The Use of Mobile Technology in the Treatment of Prosodic Deficits in Autism Spectrum Disorders

Friday, May 16, 2014
Atrium Ballroom (Marriott Marquis Atlanta)
E. Schoen Simmons1, C. A. Wall1, R. Paul2 and F. Shic1, (1)Child Study Center, Yale University School of Medicine, New Haven, CT, (2)Sacred Heart University, Fairfield, CT
Background:  Language deficits in ASD are both highly prevalent and have significant impact on adaptive functioning.  For 80% of individuals with ASDs who acquire spoken language, deficits in prosody are among the most chronic impairments. Prosodic speech deficits impede social interaction and limit participation in daily activities. Despite the handicapping nature of prosodic disorders, there are few interventions to treat these deficits.

Objectives: The purpose of this study is to assess the feasibility and preliminary utility of an application, SpeechPrompts,for iOS devices in the treatment of prosodic disorders in school-age children with ASD.

Methods:  Students, 5-19 years of age with a diagnosis of ASD and prosody deficits, were enrolled in the study (N=40). These students were recruited from the caseloads of school-based speech-language pathologists (SLPs; N=10) in an educational setting. SLPs recorded speech samples for each student pre and post intervention. These samples were rated by an SLP unfamiliar with the students using a Likert scale for each of the following prosodic features: Rate, Rhythm, Intensity, Stress, Global Intonation.  SpeechPrompts is an iOS application whose main function is to provide a visual representation of the prosodic features of speech. The application provides both real-time feedback and opportunities for the student to match their speech to an adult or peer target. Each SLP received an iPad with the SpeechPrompts application. A brief tutorial was provided to each SLP and included instruction on the use of the main features of the application. The application was presented to the enrolled students as part of their speech and language services. The SLPs were instructed to use the application as them deemed fit using clinical judgment. Intervention duration was ten weeks. SLPs completed weekly engagement questionnaires for each of their students which rated the students’ and SLPs’ experiences with SpeechPrompts. SLPs also completed end-of-study surveys.

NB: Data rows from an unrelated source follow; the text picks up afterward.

<file path="config.mk">
export PLATFORM = sky130hd
export DESIGN_NAME = axis_deheaderizer
export DESIGN_NICKNAME = d
export VERILOG_FILES = /design/src/rtl/axis_deheaderizer.sv
export SDC_FILE = /design/constraint.sdc
export NUM_CORES = 1
export LEC_CHECK = 0
export BUFFER_PORTS_ARGS = -buffer_cell sky130_fd_sc_hd__buf_2
export CELL_PAD_IN_SITES_DETAIL_PLACEMENT = 0
export CELL_PAD_IN_SITES_GLOBAL_PLACEMENT = 2
export CORE_ASPECT_RATIO = 0.5
export CORE_MARGIN = 2
export CORE_UTILIZATION = 36
export DETAILED_ROUTE_END_ITERATION = 8
export PLACE_DENSITY_LB_ADDON = 0.2
export SLEW_MARGIN = 25
export SYNTH_ARGS = -nofsm -noshare
export SYNTH_HDL_FRONTEND = slang
export SYNTH_SLANG_ARGS = --single-unit
</file>
<file path="constraint.sdc">
create_clock -name clk_i -period 1.77 [get_ports clk_i]
set_input_delay 0.354 -clock clk_i [delete_from_list [all_inputs] [get_ports clk_i]]
set_output_delay 0.354 -clock clk_i [all_outputs]
set_load 0.05 [all_outputs]
</file>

Results:  Usage data collected revealed SLPs accessed the application daily during the school week with a median frequency of 2.5 sessions per day. Post-treatment prosody ratings based on speech samples obtained at end of treatment indicated improvements in prosodic functioning with greatest improvements observed in vocal intensity and stress patterns. Engagement measures indicated that students enjoyed the sessions (88%), did not engage in disruptive behavior while using the application (88%) and looked forward to using the application again (96%). All SLPs enrolled in the study reported that they felt comfortable recommending SpeechPrompts to colleagues in end-of-study surveys.

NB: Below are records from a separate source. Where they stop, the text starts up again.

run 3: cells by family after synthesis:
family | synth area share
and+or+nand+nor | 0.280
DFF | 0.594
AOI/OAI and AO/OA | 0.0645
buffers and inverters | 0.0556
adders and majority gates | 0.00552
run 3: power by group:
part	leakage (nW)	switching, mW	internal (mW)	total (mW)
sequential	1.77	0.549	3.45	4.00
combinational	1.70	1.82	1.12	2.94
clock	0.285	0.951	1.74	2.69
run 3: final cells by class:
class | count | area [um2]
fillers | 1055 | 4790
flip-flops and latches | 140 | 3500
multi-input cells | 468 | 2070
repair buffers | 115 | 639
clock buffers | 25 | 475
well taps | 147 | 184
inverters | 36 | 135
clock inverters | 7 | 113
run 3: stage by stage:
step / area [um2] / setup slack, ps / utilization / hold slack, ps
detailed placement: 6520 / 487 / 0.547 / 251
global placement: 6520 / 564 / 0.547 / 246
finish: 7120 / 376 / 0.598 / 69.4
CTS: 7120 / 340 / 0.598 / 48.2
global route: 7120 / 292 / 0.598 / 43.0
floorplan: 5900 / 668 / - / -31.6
`config.mk`:
```
export PLATFORM = sky130hd
export DESIGN_NAME = wb_writer
export DESIGN_NICKNAME = d
export VERILOG_FILES = /design/src/rtl/mips_pkg.sv /design/src/rtl/wb_fifo.sv /design/src/rtl/wb_writer.sv
export SDC_FILE = /design/constraint.sdc
export NUM_CORES = 1
export LEC_CHECK = 0
export ABC_AREA = 1
export BUFFER_PORTS_ARGS = -buffer_cell sky130_fd_sc_hd__clkbuf_2
export CAP_MARGIN = 20
export CELL_PAD_IN_SITES_DETAIL_PLACEMENT = 1
export CELL_PAD_IN_SITES_GLOBAL_PLACEMENT = 2
export CORE_AREA = 2 2 221 114
export DETAILED_ROUTE_END_ITERATION = 12
export DIE_AREA = 0 0 223 116
export MAX_ROUTING_LAYER = met4
export PLACE_DENSITY_LB_ADDON = 0.1
export SLEW_MARGIN = 20
export SYNTH_ARGS = -nofsm -noshare
export SYNTH_HDL_FRONTEND = slang
export SYNTH_SLANG_ARGS = --single-unit
```
`constraint.sdc`:
```
create_clock -name clk -period 7.35 [get_ports clk]
set_input_delay 0.735 -clock clk [delete_from_list [all_inputs] [get_ports clk]]
set_output_delay 0.735 -clock clk [all_outputs]
set_load 0.03 [all_outputs]
```
==> src/rtl/fetch_stage.sv <==
// Instruction-fetch stage: owns the PC, addresses the asynchronous instruction
// memory and captures the returned word into the IF/ID pipeline register.
// Redirects resolved in ID (branch / jump / jump-register) come back through
// pc_src. The hazard unit supplies stall and flush.
module fetch_stage #(
    parameter logic [31:0] RESET_PC = 32'h0000_0000,
    parameter logic [31:0] NOP_INST = 32'h0000_0000
) (
    input  logic        clk,
    input  logic        rst,
    input  logic        stall,
    input  logic        flush,
    input  logic [1:0]  pc_src,
    input  logic [31:0] branch_off,
    input  logic [25:0] jmp_idx,
    input  logic [31:0] jr_target,
    output logic [31:0] inst_adr,
    input  logic [31:0] inst_in,
    output logic [31:0] ifid_inst,
    output logic [31:0] ifid_pc4,
    output logic        ifid_valid,
    output logic [31:0] fetch_cnt
);

    localparam logic [1:0] SRC_SEQ    = 2'b00;
    localparam logic [1:0] SRC_BRANCH = 2'b01;
    localparam logic [1:0] SRC_JUMP   = 2'b10;
    localparam logic [1:0] SRC_JR     = 2'b11;

    logic [31:0] pc;
    logic [31:0] pc4;
    logic [31:0] redirect_pc;

    // The memory is asynchronous, so the PC register addresses it directly.
    assign inst_adr = pc;

    // Sequential successor; wraps modulo 2^32.
    assign pc4 = pc + 32'd4;

    // Redirect targets are relative to the instruction now sitting in ID,
    // hence ifid_pc4 rather than the fetch-side pc4.
    always_comb begin
        redirect_pc = pc4;
        case (pc_src)
            SRC_SEQ:    redirect_pc = pc4;
            SRC_BRANCH: redirect_pc = ifid_pc4 + {branch_off[29:0], 2'b00};
            SRC_JUMP:   redirect_pc = {ifid_pc4[31:28], jmp_idx, 2'b00};
            SRC_JR:     redirect_pc = jr_target;
            default:    redirect_pc = pc4;
        endcase
    end

    // PC, IF/ID register and fetch counter.
    // Priority: rst > stall > redirect/flush > normal fetch.
    // A redirect always bubbles IF/ID: the word fetched this cycle is on the
    // wrong path. Under stall, flush still bubbles IF/ID while the PC holds.
    always_ff @(posedge clk) begin
        if (rst) begin
            pc         <= RESET_PC;
            ifid_inst  <= NOP_INST;
            ifid_pc4   <= 32'd0;
            ifid_valid <= 1'b0;
            fetch_cnt  <= 32'd0;
        end else if (stall) begin
            if (flush) begin
                ifid_inst  <= NOP_INST;
                ifid_pc4   <= 32'd0;
                ifid_valid <= 1'b0;
            end
        end else if (pc_src != SRC_SEQ) begin
            pc         <= redirect_pc;
            ifid_inst  <= NOP_INST;
            ifid_pc4   <= 32'd0;
            ifid_valid <= 1'b0;
        end else begin
            pc <= pc4;
            if (flush) begin
                ifid_inst  <= NOP_INST;
                ifid_pc4   <= 32'd0;
                ifid_valid <= 1'b0;
            end else begin
                ifid_inst  <= inst_in;
                ifid_pc4   <= pc4;
                ifid_valid <= 1'b1;
                fetch_cnt  <= fetch_cnt + 32'd1;
            end
        end
    end

endmodule

==> config.mk <==
export PLATFORM = sky130hd
export DESIGN_NAME = fetch_stage
export DESIGN_NICKNAME = d
export VERILOG_FILES = /design/src/rtl/fetch_stage.sv
export SDC_FILE = /design/constraint.sdc
export NUM_CORES = 1
export LEC_CHECK = 0
export CAP_MARGIN = 20
export CORE_ASPECT_RATIO = 0.75
export CORE_MARGIN = 2
export CORE_UTILIZATION = 42
export DETAILED_ROUTE_END_ITERATION = 8
export GPL_TIMING_DRIVEN = 0
export PLACE_DENSITY = 0.8
export SLEW_MARGIN = 0
export SYNTH_ARGS = -nofsm -noshare
export SYNTH_HDL_FRONTEND = slang
export SYNTH_SLANG_ARGS = --single-unit
export TNS_END_PERCENT = 10
==> constraint.sdc <==
create_clock -name clk -period 3 [get_ports clk]
set_clock_uncertainty 0.15 [all_clocks]
set_input_delay 0.9 -clock clk [delete_from_list [all_inputs] [get_ports clk]]
set_output_delay 0.9 -clock clk [all_outputs]
set_load 0.01 [all_outputs]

Conclusions:  Results of this study suggest that SpeechPrompts has the potential to be a useful tool in the treatment of prosodic disorders as seen by improvement in prosodic functioning in this small group of students. Moreover, the application appears to maintain the student’s attention and engagement over the course of treatment. In conclusion, SpeechPrompts provides SLPs with an additional tool in their repertoire to address these difficult to treat set of speech difficulties commonly observed in children with ASDs.